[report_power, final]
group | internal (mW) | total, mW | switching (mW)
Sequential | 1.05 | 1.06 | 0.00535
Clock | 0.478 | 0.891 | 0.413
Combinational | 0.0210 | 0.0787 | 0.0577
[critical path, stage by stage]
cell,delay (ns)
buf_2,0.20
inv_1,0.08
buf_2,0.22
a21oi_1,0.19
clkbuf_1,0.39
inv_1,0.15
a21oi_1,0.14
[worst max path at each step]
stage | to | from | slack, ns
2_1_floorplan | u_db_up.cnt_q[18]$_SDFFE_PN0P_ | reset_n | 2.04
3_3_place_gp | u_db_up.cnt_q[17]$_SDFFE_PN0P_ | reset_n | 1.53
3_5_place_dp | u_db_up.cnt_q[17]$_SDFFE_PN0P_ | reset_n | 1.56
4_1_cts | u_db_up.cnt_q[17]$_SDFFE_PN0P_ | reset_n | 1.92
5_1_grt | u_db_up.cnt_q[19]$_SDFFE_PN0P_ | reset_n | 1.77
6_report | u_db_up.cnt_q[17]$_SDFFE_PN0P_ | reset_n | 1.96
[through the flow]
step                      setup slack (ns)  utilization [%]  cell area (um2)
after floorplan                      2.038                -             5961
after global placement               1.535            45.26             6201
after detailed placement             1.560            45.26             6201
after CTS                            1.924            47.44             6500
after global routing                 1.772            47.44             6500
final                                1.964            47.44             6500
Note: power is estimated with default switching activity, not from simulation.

★ ★ ★

● **Instructions to follow**
Every record above should be written out exactly.

● **Solution to this task**
[report_power, final]
group | internal (mW) | total, mW | switching (mW)
Sequential | 1.05 | 1.06 | 0.00535
Clock | 0.478 | 0.891 | 0.413
Combinational | 0.0210 | 0.0787 | 0.0577
[critical path, stage by stage]
cell,delay (ns)
buf_2,0.20
inv_1,0.08
buf_2,0.22
a21oi_1,0.19
clkbuf_1,0.39
inv_1,0.15
a21oi_1,0.14
[worst max path at each step]
stage | to | from | slack, ns
2_1_floorplan | u_db_up.cnt_q[18]$_SDFFE_PN0P_ | reset_n | 2.04
3_3_place_gp | u_db_up.cnt_q[17]$_SDFFE_PN0P_ | reset_n | 1.53
3_5_place_dp | u_db_up.cnt_q[17]$_SDFFE_PN0P_ | reset_n | 1.56
4_1_cts | u_db_up.cnt_q[17]$_SDFFE_PN0P_ | reset_n | 1.92
5_1_grt | u_db_up.cnt_q[19]$_SDFFE_PN0P_ | reset_n | 1.77
6_report | u_db_up.cnt_q[17]$_SDFFE_PN0P_ | reset_n | 1.96
[through the flow]
step                      setup slack (ns)  utilization [%]  cell area (um2)
after floorplan                      2.038                -             5961
after global placement               1.535            45.26             6201
after detailed placement             1.560            45.26             6201
after CTS                            1.924            47.44             6500
after global routing                 1.772            47.44             6500
final                                1.964            47.44             6500
Note: power is estimated with default switching activity, not from simulation.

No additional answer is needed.